Please give back word for word the lines of the material below between the line containing "step | 83 | 133 |" and the line containing "Cnt | 0 | 2 |", inclusive.

○ ○ ○ ○ ○ ○ ○

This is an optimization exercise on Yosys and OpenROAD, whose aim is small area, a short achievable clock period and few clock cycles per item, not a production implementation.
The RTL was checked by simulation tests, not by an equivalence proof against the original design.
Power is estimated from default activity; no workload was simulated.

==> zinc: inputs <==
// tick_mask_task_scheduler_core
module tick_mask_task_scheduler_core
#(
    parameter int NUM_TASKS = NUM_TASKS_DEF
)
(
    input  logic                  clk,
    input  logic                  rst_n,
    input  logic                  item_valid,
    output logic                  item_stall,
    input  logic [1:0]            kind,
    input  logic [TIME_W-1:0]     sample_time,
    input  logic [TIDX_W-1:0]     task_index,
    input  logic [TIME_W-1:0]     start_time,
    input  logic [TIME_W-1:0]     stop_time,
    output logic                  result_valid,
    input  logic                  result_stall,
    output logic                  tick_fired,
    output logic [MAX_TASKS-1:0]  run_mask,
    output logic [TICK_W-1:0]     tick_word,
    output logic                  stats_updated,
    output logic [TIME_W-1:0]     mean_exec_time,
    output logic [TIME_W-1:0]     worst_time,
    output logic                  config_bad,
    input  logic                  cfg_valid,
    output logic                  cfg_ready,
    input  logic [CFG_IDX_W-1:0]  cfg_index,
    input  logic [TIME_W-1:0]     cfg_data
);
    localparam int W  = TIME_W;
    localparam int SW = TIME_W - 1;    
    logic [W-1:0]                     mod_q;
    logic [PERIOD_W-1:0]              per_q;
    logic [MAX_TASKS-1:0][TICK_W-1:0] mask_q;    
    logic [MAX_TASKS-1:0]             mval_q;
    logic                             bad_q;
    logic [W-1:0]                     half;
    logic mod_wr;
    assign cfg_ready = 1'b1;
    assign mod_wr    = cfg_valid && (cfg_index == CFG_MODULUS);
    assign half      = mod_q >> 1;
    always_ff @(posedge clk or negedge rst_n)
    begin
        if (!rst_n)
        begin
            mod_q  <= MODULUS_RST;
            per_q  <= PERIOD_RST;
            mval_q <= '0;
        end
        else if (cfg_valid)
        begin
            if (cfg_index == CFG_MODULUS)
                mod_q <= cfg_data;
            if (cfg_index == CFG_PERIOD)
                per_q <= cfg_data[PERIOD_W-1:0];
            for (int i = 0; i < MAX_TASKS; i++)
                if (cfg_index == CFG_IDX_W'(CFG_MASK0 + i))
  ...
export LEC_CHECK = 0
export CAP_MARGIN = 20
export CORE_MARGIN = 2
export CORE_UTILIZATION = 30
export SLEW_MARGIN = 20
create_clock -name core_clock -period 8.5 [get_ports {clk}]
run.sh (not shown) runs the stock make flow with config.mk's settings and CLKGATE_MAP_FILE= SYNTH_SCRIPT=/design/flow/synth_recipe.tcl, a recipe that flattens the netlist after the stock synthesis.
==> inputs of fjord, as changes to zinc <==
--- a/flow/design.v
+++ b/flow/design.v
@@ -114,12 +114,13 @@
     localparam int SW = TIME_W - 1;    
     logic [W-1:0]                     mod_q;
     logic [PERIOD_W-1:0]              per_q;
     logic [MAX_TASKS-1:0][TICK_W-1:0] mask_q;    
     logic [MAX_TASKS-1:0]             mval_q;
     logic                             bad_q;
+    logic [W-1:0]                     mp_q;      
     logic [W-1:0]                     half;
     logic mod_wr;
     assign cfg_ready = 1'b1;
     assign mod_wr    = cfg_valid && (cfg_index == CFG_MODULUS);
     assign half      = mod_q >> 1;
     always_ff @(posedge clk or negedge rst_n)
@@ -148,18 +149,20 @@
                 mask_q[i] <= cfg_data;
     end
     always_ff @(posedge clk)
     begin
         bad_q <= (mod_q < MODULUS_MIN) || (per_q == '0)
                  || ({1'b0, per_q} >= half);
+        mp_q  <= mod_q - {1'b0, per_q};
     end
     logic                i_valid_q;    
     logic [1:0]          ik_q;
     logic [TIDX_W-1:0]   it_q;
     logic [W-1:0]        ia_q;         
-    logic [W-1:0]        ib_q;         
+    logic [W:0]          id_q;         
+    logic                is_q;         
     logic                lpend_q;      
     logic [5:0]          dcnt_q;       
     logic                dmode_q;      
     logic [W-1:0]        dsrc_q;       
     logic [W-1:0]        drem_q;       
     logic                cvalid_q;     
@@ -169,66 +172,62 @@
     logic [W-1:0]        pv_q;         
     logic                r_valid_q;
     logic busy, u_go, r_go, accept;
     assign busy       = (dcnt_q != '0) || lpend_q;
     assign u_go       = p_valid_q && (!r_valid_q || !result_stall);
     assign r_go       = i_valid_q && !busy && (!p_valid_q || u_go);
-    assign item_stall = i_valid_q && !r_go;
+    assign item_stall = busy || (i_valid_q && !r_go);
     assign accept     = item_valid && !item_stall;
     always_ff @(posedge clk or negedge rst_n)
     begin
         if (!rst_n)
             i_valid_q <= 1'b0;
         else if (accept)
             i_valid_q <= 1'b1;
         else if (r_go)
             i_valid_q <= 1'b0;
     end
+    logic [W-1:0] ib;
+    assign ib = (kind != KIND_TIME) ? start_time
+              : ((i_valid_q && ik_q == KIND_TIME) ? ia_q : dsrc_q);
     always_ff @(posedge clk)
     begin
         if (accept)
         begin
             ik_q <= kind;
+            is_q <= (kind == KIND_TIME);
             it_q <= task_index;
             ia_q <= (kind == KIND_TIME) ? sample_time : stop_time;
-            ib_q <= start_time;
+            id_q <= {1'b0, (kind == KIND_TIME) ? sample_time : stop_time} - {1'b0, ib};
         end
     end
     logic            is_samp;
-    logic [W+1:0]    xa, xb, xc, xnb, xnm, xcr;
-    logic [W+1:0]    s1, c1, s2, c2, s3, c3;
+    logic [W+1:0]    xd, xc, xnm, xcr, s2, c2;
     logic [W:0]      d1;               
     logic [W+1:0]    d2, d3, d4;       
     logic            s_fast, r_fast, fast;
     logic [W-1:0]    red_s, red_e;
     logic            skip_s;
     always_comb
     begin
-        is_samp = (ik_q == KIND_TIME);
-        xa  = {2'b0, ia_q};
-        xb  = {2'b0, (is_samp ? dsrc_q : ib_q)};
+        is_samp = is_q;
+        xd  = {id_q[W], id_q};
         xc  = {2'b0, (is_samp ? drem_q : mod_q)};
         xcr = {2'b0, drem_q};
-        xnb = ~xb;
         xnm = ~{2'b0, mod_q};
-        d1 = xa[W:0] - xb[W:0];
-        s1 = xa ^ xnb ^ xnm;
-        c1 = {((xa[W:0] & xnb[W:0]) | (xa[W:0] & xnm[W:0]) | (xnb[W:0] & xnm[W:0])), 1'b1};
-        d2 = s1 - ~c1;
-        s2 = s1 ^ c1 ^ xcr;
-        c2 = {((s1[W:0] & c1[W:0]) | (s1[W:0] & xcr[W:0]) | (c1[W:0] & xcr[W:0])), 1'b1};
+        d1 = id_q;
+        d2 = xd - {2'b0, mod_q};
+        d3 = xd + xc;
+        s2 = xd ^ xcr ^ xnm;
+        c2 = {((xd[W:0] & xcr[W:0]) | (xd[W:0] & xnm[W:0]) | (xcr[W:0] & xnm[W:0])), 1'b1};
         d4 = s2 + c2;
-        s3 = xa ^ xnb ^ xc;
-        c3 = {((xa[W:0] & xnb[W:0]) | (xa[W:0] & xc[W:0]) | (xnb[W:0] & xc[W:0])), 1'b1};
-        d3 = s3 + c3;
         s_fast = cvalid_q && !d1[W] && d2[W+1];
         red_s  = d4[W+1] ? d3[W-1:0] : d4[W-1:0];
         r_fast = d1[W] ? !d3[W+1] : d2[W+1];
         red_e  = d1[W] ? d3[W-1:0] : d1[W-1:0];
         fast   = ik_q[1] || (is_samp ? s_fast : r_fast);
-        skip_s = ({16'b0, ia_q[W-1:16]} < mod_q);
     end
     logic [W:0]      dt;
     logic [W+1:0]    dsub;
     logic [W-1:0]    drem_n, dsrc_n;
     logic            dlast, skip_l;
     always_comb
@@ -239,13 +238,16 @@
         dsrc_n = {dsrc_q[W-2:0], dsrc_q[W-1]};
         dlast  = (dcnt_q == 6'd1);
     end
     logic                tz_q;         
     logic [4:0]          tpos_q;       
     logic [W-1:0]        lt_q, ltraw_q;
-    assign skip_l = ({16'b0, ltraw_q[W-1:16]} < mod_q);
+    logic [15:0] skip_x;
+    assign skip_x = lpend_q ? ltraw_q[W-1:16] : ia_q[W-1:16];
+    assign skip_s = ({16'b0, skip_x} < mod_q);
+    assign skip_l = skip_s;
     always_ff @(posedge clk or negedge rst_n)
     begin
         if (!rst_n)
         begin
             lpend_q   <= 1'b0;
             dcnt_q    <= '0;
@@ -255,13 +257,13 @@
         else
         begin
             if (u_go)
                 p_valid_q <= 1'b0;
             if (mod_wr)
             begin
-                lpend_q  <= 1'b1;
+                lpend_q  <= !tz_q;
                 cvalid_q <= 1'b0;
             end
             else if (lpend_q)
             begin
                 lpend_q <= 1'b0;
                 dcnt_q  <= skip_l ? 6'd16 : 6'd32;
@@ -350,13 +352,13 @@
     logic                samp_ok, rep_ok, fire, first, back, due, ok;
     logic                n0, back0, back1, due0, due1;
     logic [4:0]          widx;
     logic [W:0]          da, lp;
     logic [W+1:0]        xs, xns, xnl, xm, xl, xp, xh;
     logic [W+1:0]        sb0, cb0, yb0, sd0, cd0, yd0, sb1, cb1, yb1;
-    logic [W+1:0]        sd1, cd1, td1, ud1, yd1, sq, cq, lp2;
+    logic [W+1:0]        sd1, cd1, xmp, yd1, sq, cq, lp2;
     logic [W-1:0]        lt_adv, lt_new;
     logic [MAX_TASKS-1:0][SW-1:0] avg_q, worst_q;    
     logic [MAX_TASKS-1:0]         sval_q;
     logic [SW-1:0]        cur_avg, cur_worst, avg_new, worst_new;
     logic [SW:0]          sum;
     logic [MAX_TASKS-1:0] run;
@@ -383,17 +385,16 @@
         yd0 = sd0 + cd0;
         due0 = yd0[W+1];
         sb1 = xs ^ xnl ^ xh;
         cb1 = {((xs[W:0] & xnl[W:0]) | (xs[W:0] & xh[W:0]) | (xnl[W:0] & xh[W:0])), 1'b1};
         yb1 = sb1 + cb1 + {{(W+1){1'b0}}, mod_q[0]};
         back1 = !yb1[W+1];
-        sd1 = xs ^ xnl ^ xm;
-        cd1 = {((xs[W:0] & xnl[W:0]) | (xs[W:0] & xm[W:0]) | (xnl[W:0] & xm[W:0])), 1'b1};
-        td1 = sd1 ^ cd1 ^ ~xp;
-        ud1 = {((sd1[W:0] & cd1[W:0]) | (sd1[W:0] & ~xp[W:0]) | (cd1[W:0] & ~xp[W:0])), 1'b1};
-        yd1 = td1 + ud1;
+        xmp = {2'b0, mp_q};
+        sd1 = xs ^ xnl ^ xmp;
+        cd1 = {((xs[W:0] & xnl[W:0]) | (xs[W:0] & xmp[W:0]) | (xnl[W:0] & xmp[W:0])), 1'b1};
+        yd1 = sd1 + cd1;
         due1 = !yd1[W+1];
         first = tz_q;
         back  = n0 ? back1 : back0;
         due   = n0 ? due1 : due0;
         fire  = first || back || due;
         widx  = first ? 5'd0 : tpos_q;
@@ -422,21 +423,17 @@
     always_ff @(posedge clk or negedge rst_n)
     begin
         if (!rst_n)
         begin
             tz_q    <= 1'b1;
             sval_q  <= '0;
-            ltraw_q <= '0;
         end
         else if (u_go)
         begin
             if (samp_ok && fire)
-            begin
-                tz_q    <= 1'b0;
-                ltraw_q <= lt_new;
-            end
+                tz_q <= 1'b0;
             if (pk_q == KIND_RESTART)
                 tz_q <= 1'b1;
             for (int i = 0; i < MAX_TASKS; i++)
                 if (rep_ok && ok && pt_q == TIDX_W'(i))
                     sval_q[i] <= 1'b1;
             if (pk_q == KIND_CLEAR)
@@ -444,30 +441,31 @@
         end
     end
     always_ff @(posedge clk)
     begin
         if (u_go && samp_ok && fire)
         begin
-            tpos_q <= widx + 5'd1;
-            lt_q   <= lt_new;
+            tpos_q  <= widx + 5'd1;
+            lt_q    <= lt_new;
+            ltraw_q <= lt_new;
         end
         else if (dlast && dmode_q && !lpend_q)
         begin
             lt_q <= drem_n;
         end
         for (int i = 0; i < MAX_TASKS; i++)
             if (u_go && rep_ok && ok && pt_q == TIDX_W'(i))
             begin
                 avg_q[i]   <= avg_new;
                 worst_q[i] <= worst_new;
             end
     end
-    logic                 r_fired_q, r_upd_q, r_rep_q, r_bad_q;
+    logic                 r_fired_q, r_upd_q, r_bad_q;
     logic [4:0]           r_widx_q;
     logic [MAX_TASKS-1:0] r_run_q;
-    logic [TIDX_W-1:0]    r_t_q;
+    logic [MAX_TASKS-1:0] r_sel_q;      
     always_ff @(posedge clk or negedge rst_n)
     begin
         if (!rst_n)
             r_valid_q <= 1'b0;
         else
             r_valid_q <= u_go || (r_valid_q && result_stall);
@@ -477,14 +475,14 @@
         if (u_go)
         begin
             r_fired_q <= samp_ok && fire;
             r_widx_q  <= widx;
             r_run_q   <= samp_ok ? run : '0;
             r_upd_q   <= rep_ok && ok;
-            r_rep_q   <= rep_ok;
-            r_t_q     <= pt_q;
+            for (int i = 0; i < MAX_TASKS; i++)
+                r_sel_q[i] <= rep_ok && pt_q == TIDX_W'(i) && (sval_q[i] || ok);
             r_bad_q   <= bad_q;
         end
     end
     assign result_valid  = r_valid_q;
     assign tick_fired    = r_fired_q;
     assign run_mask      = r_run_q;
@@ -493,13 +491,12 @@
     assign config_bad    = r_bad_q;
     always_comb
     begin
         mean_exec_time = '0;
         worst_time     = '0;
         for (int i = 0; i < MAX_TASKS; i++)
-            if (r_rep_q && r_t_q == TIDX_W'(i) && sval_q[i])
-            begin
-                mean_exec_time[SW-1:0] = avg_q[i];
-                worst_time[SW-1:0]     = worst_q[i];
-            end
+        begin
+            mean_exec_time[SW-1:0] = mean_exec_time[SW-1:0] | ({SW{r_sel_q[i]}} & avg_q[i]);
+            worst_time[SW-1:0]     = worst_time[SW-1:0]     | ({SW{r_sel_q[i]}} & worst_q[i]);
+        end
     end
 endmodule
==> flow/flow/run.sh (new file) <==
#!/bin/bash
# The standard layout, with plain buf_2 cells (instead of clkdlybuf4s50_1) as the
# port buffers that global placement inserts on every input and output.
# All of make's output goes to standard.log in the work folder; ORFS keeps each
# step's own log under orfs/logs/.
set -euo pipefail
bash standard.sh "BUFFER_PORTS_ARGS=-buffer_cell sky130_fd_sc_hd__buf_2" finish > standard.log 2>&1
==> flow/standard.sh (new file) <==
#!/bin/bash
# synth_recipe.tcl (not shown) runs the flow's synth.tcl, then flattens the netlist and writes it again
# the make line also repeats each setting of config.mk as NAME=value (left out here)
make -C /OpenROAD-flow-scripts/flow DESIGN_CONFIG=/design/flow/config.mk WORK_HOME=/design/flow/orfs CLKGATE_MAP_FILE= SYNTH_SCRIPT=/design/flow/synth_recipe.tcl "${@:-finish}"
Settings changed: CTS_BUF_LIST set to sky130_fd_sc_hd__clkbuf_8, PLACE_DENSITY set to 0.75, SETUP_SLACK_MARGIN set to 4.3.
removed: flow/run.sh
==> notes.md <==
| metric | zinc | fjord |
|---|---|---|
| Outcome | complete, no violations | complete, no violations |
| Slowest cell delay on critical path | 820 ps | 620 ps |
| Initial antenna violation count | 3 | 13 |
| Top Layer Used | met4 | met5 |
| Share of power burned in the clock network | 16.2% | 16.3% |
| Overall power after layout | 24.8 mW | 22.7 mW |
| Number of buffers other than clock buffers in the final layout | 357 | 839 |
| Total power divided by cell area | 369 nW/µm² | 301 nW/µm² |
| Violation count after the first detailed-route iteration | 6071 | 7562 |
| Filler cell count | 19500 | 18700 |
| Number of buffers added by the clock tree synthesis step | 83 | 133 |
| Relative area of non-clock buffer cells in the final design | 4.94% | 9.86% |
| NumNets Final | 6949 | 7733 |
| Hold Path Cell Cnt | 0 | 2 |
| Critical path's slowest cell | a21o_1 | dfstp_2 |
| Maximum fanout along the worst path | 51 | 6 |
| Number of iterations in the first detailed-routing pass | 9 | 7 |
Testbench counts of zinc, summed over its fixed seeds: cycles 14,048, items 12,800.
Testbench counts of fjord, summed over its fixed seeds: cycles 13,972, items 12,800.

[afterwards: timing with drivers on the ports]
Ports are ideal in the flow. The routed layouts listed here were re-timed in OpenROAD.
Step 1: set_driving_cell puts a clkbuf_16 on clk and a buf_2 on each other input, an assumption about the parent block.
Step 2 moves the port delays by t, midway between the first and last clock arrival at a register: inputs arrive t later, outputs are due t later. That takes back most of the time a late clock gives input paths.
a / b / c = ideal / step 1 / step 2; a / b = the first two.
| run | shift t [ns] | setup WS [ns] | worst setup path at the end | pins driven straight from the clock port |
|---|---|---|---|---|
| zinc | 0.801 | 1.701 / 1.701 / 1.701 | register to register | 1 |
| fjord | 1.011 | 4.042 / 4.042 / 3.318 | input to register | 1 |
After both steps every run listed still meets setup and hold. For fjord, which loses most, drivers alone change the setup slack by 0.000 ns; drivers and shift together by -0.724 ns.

○ ○ ○ ○ ○ ○ ○

■ Reply to the task:
| Number of buffers added by the clock tree synthesis step | 83 | 133 |
| Relative area of non-clock buffer cells in the final design | 4.94% | 9.86% |
| NumNets Final | 6949 | 7733 |
| Hold Path Cell Cnt | 0 | 2 |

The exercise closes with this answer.